Synthesis of core/shell cobalt-doped rutile TiO2 nanorods for MB degradation under visible light†

Abstract

Although TiO₂ has been widely applied in many fields, the design and preparation of one-dimensional rutile TiO₂ nanomaterials for high-efficiency photocatalysis under visible light remain challenging. Herein, uniform Co-doped rutile TiO₂ nanorods with selective adsorption and photocatalytic activity for methylene blue (MB) have been developed via a one-pot molten salt flux method. Compared to pure rutile TiO₂ nanorods, the Co-doped rutile TiO₂ nanorods exhibited an obvious core/shell structure with smaller inner crystal face spacing (d₀₀₁ = 0.20 nm) and a larger rough surface (the BET specific surface area is 25 m² g⁻¹). Furthermore, different dyes were employed to investigate the adsorption ability of Co-doped rutile TiO₂ nanorods. The density functional theory (DFT) calculations determined that both the electrostatic potential and molecular structure could influence the adsorption behavior on the photocatalyst surface.

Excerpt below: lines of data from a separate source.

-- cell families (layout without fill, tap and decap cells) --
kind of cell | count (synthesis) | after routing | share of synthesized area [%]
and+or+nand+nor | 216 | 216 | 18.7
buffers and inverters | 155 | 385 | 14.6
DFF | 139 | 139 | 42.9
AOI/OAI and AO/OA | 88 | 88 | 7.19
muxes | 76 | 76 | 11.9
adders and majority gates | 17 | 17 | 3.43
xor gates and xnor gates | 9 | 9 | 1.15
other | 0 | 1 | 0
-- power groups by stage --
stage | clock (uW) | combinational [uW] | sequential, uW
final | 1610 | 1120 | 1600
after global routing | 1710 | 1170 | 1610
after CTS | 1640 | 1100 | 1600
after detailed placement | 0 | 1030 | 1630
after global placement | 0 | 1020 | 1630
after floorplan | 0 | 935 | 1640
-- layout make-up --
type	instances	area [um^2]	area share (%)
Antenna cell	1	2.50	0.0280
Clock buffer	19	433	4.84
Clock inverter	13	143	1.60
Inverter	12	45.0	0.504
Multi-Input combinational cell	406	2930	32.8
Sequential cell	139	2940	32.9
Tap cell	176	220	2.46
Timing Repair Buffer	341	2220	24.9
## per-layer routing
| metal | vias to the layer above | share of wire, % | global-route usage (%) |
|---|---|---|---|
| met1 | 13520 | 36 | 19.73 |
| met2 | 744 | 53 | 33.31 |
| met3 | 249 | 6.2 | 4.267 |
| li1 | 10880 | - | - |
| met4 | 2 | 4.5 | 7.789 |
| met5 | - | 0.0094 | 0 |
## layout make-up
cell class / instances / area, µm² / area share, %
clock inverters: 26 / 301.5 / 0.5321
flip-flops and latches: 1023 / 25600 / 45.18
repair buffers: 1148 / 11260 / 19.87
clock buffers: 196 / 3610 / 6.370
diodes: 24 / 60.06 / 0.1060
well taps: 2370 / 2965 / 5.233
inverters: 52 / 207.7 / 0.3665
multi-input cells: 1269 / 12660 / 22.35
==> config.mk <==
export PLATFORM = sky130hd
export DESIGN_NAME = commit_trace_fifo_flat
export DESIGN_NICKNAME = d
export VERILOG_FILES = /design/src/rtl/commit_trace_fifo_if.sv /design/src/rtl/commit_trace_fifo.sv /design/src/flat_wrapper.sv
export SDC_FILE = /design/constraint.sdc
export NUM_CORES = 1
export LEC_CHECK = 0
export BUFFER_PORTS_ARGS = -buffer_cell sky130_fd_sc_hd__clkbuf_2
export CAP_MARGIN = 20
export CORE_MARGIN = 1.5
export CORE_UTILIZATION = 40
export CTS_BUF_LIST = sky130_fd_sc_hd__clkbuf_2 sky130_fd_sc_hd__clkbuf_4 sky130_fd_sc_hd__clkbuf_8
export DETAILED_ROUTE_END_ITERATION = 6
export HOLD_SLACK_MARGIN = 0.05
export PLACE_DENSITY = 0.56
export SLEW_MARGIN = 20
export SYNTH_ARGS = -nofsm -noshare
export SYNTH_HDL_FRONTEND = slang
export SYNTH_SLANG_ARGS = --single-unit
==> constraint.sdc <==
create_clock -name clk -period 19.78 [get_ports clk]
set_input_delay 2.967 -clock clk [delete_from_list [all_inputs] [get_ports clk]]
set_output_delay 2.967 -clock clk [all_outputs]
set_load 0.01 [all_outputs]
==> src/rtl/commit_trace_fifo_if.sv <==
// rtl/commit_trace_fifo_if.sv - commit-in / trace-out signal bundle for commit_trace_fifo
// rd_stamp_o exists only when TRACE_STAMP_EN is defined.
interface commit_trace_fifo_if #(
  parameter int DEPTH      = 16,
  parameter int ADDR_WIDTH = 32,
  parameter int DATA_WIDTH = 32
);
  localparam int LW = $clog2(DEPTH) + 1;

  logic                  commit_valid_i;
  logic [ADDR_WIDTH-1:0] commit_pc_i;
  logic [DATA_WIDTH-1:0] commit_instr_i;
  logic                  rd_ready_i;
  logic                  rd_valid_o;
  logic [ADDR_WIDTH-1:0] rd_pc_o;
  logic [DATA_WIDTH-1:0] rd_instr_o;
`ifdef TRACE_STAMP_EN
  logic [31:0]           rd_stamp_o;
`endif
  logic [LW-1:0]         level_o;
  logic [31:0]           cycle_count_o;
  logic [31:0]           instr_count_o;
  logic [15:0]           drop_count_o;
  logic                  overflow_o;
  logic                  done_o;

  modport slave (
    input  commit_valid_i, commit_pc_i, commit_instr_i, rd_ready_i,
    output rd_valid_o, rd_pc_o, rd_instr_o,
`ifdef TRACE_STAMP_EN
    output rd_stamp_o,
`endif
    output level_o, cycle_count_o, instr_count_o, drop_count_o, overflow_o, done_o
  );

  modport master (
    output commit_valid_i, commit_pc_i, commit_instr_i, rd_ready_i,
    input  rd_valid_o, rd_pc_o, rd_instr_o,
`ifdef TRACE_STAMP_EN
    input  rd_stamp_o,
`endif
    input  level_o, cycle_count_o, instr_count_o, drop_count_o, overflow_o, done_o
  );
endinterface

==> src/rtl/commit_trace_fifo.sv <==
// rtl/commit_trace_fifo.sv - show-ahead retired-instruction FIFO with CPI counters and halt detect
// Optional TRACE_STAMP_EN stores a 32-bit cycle stamp per entry and drives rd_stamp_o.
module commit_trace_fifo #(
  parameter int                    DEPTH      = 16,
  parameter int                    ADDR_WIDTH = 32,
  parameter int                    DATA_WIDTH = 32,
  parameter logic [ADDR_WIDTH-1:0] HALT_PC    = 224
) (
  input  logic               clk,
  input  logic               rst,
  commit_trace_fifo_if.slave bus
);
  localparam int AW = $clog2(DEPTH);
  localparam logic [AW:0] PTR_ONE = 1;

  logic [DATA_WIDTH+ADDR_WIDTH-1:0] mem [DEPTH];
`ifdef TRACE_STAMP_EN
  logic [31:0] stamp_mem [DEPTH];
`endif

  logic [AW:0] wr_ptr, rd_ptr, level;
  logic [31:0] cycle_count, instr_count;
  logic [15:0] drop_count;
  logic        overflow, done;

  logic empty, full, pop, commit_ok, push, drop;

  assign empty     = (wr_ptr == rd_ptr);
  assign full      = (wr_ptr[AW-1:0] == rd_ptr[AW-1:0]) && (wr_ptr[AW] != rd_ptr[AW]);
  assign pop       = !empty && bus.rd_ready_i;
  assign commit_ok = bus.commit_valid_i && !done;
  // a full FIFO still accepts when the head leaves in the same cycle
  assign push      = commit_ok && (!full || pop);
  assign drop      = commit_ok && full && !pop;

  always_ff @(posedge clk) begin
    if (push) begin
      mem[wr_ptr[AW-1:0]] <= {bus.commit_instr_i, bus.commit_pc_i};
`ifdef TRACE_STAMP_EN
      stamp_mem[wr_ptr[AW-1:0]] <= cycle_count;
`endif
    end
  end

  always_ff @(posedge clk) begin
    if (!rst) begin
      wr_ptr      <= '0;
      rd_ptr      <= '0;
      level       <= '0;
      cycle_count <= '0;
      instr_count <= '0;
      drop_count  <= '0;
      overflow    <= 1'b0;
      done        <= 1'b0;
    end else begin
      if (push) wr_ptr <= wr_ptr + PTR_ONE;
      if (pop)  rd_ptr <= rd_ptr + PTR_ONE;
      case ({push, pop})
        2'b10:   level <= level + PTR_ONE;
        2'b01:   level <= level - PTR_ONE;
        default: level <= level;
      endcase
      if (!done) cycle_count <= cycle_count + 32'd1;
      if (commit_ok) instr_count <= instr_count + 32'd1;
      if (drop) begin
        overflow <= 1'b1;
        if (drop_count != 16'hFFFF) drop_count <= drop_count + 16'd1;
      end
      if (commit_ok && bus.commit_pc_i == HALT_PC) done <= 1'b1;
    end
  end

  assign bus.rd_valid_o    = !empty;
  assign bus.rd_pc_o       = mem[rd_ptr[AW-1:0]][ADDR_WIDTH-1:0];
  assign bus.rd_instr_o    = mem[rd_ptr[AW-1:0]][DATA_WIDTH+ADDR_WIDTH-1:ADDR_WIDTH];
`ifdef TRACE_STAMP_EN
  assign bus.rd_stamp_o    = stamp_mem[rd_ptr[AW-1:0]];
`endif
  assign bus.level_o       = level;
  assign bus.cycle_count_o = cycle_count;
  assign bus.instr_count_o = instr_count;
  assign bus.drop_count_o  = drop_count;
  assign bus.overflow_o    = overflow;
  assign bus.done_o        = done;
endmodule
===== config.mk =====
export PLATFORM = sky130hd
export DESIGN_NAME = ex_mem_elastic_reg
export DESIGN_NICKNAME = d
export VERILOG_FILES = /design/src/rtl/ex_mem_elastic_reg.sv
export SDC_FILE = /design/constraint.sdc
export NUM_CORES = 1
export LEC_CHECK = 0
export BUFFER_PORTS_ARGS = -buffer_cell sky130_fd_sc_hd__buf_2
export CORE_ASPECT_RATIO = 1.1
export CORE_MARGIN = 2
export CORE_UTILIZATION = 48
export DETAILED_ROUTE_END_ITERATION = 8
export PLACE_DENSITY = 0.79
export SLEW_MARGIN = 40
export SYNTH_ARGS = -nofsm -noshare
export SYNTH_HDL_FRONTEND = slang
export SYNTH_SLANG_ARGS = --single-unit

===== constraint.sdc =====
create_clock -name clk -period 1.9 [get_ports clk]
set_clock_uncertainty 0.2 [all_clocks]
set_input_delay 0.19 -clock clk [delete_from_list [all_inputs] [get_ports clk]]
set_output_delay 0.19 -clock clk [all_outputs]
set_load 0.005 [all_outputs]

The results indicated that the Co-doped TiO₂ nanorods possessed a high selective adsorption capacity for MB (134.54 mg g⁻¹ in neutral solution). The degradation of MB using Co-doped rutile TiO₂ nanorods was conducted under visible light irradiation, yielding with an apparent rate constant of 0.301 min⁻¹ at pH = 7. The degradation mechanism was further explored through electron spin resonance (ESR) experiments, which identified the formation of superoxide anions (·O₂⁻) and hydroxyl radicals (·OH) in the system. This study provides a new strategy for preparing novel rutile TiO₂ photocatalysts for the degradation of organic dyes under visible light.